Charlotte Knights

Charlotte Knights fall to Syracuse, 9-3

Don't walk the leadoff batter. It's Baseball 101.

On Friday, the Charlotte Knights' pitching staff chose to put the long-held theory to the test and paid for it in the win-loss column, dropping a 9-3 game to the Syracuse Chiefs in front of 10,534 at BB&T BallPark.

Statistically speaking, a leadoff walk will score 38 percent of the time. In Friday's loss, the Chiefs scored 100 percent of the time.

Syracuse batters earned free passes to begin the third, fifth and sixth innings, and in each occasion went on to post a crooked number on the scoreboard.

Erik Johnson (3-3) got the start for the Knights (19-15) and was perfect through two innings before walking Matt den Dekker to start the third inning. After back-to-back groundouts handled easily by the newly reassigned Micah Johnson, Emmanuel Burriss ripped a triple to right-center to tie the game at 1-1.

Two innings later, Johnson missed wide with a 3-1 fastball to Steve Lerud. After the right-hander once again retired the next two batters (sacrifice bunt, strikeout), Tony Gwynn Jr. came up with a two-out RBI double to put Syracuse (16-19) on top for good.

An inning later, it was Jared Casey's turn to spot the Chiefs a runner on first. After a second walk, a wild pitch and a single, Burriss knocked in his third and fourth runs of the game with a single that bounced off the pitcher's mound and into centerfield.

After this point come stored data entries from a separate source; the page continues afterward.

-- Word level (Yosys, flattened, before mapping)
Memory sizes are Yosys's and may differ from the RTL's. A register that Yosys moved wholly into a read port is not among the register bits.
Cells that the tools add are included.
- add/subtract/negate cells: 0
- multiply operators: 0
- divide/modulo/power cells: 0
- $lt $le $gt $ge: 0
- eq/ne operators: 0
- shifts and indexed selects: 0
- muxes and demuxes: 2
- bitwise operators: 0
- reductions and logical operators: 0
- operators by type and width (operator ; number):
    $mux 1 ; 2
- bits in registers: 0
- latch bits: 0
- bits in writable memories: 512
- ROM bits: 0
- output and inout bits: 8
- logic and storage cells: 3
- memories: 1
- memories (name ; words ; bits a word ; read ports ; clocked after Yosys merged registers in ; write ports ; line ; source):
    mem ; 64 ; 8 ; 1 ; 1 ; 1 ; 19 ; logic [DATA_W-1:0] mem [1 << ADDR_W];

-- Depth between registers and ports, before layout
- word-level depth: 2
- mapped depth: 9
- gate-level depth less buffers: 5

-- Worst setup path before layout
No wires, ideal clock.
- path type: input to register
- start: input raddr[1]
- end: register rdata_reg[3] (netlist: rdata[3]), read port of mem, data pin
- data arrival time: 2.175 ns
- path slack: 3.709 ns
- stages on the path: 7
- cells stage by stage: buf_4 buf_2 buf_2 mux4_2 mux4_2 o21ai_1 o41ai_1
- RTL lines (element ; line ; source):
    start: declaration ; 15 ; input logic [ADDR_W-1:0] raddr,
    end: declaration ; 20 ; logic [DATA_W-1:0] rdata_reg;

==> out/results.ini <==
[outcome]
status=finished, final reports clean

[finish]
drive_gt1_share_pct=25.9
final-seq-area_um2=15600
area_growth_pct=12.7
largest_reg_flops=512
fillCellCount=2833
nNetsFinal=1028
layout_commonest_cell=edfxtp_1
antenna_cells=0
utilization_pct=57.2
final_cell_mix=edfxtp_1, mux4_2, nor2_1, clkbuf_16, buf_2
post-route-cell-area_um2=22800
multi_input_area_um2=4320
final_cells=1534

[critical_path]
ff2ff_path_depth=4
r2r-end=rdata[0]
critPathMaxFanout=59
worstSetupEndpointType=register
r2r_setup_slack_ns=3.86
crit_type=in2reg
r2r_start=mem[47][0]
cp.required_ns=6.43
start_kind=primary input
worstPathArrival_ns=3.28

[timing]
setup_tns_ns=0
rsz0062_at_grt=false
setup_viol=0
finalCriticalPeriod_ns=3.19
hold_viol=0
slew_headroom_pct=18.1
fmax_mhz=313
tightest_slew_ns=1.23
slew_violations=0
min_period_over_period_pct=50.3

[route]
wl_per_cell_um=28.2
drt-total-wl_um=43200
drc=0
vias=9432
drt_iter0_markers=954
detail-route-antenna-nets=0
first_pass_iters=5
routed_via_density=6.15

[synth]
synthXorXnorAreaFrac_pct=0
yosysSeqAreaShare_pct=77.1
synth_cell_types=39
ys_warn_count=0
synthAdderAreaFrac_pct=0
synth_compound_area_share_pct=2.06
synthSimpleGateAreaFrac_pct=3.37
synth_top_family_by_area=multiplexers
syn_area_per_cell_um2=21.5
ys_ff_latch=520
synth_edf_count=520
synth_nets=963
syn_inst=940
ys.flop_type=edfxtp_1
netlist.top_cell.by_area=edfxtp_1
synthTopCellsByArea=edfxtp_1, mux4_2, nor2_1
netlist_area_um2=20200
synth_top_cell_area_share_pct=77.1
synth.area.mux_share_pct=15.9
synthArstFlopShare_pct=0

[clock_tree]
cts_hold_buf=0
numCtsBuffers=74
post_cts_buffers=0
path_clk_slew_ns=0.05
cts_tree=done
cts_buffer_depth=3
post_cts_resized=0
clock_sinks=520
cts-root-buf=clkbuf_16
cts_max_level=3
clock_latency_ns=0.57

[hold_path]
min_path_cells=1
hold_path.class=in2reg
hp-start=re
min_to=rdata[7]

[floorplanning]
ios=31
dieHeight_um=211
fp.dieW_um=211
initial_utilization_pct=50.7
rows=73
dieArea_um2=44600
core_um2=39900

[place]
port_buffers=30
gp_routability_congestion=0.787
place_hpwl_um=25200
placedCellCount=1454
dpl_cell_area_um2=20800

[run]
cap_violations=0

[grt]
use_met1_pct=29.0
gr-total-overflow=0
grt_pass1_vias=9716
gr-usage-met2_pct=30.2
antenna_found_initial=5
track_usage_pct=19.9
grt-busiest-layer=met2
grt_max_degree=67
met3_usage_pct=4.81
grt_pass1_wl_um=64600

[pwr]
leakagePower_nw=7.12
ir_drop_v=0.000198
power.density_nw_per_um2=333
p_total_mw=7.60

Matthew Spann (1-0), who was promoted from the Class A+ Carolina League's Potomac Nationals earlier in the day, made the spot start for the Chiefs in place of A.J. Cole, who was promoted to the Nationals, and held the Knights to one unearned run on two hits over six innings.

Charlotte loaded the bases with no one out in the bottom of the seventh and made it a 6-3 game thanks to an RBI fielder's choice by Drew Garcia and a sacrifice fly by Johnson. But that's as close as the Knights would get, with the Chiefs adding three insurance runs in the ninth off Daniel Webb.

Quote

"The (leadoff walks) pushed up (Johnson's) pitch count. You could probably take away 25-30 pitches just from that alone. Leadoff walks make it conducive for the other team to score, and even because of that, he still was able to pitch around it a little bit. But, you know, I think he threw close to 100 pitches through five innings." – Knights' manager Joel Skinner.

Worth mentioning

In his first appearance since being reassigned by the Chicago White Sox to the Knights, Micah Johnson batted leadoff and played second base. Johnson finished the night 0-3 with a walk, a stolen base, and a sacrifice fly. Johnson filled the roster spot vacated by Carlos Sanchez, whose promotion to Chicago was made official on Friday. ... Knights first baseman Dan Black (1-for-3, 2B) knocked in his 21st run of the season with a first-inning double to pull even with Matt Davidson for the team lead in RBIs. ... The sellout crowd of 10,534 was the Knights' largest of the regular season and their 10th in 20 openings at BB&T BallPark this year. The Knights posted a minor-league best 31 sellouts in 2014.

What's next?

The Knights will play the second game of their three-game series with the Chiefs7:05 p.m. Saturday at BB&T BallPark. Kyle Drabek (0-1, 1.89) will take the mound for the Knights against Chiefs’ Scott McGregor (3-2 3.62).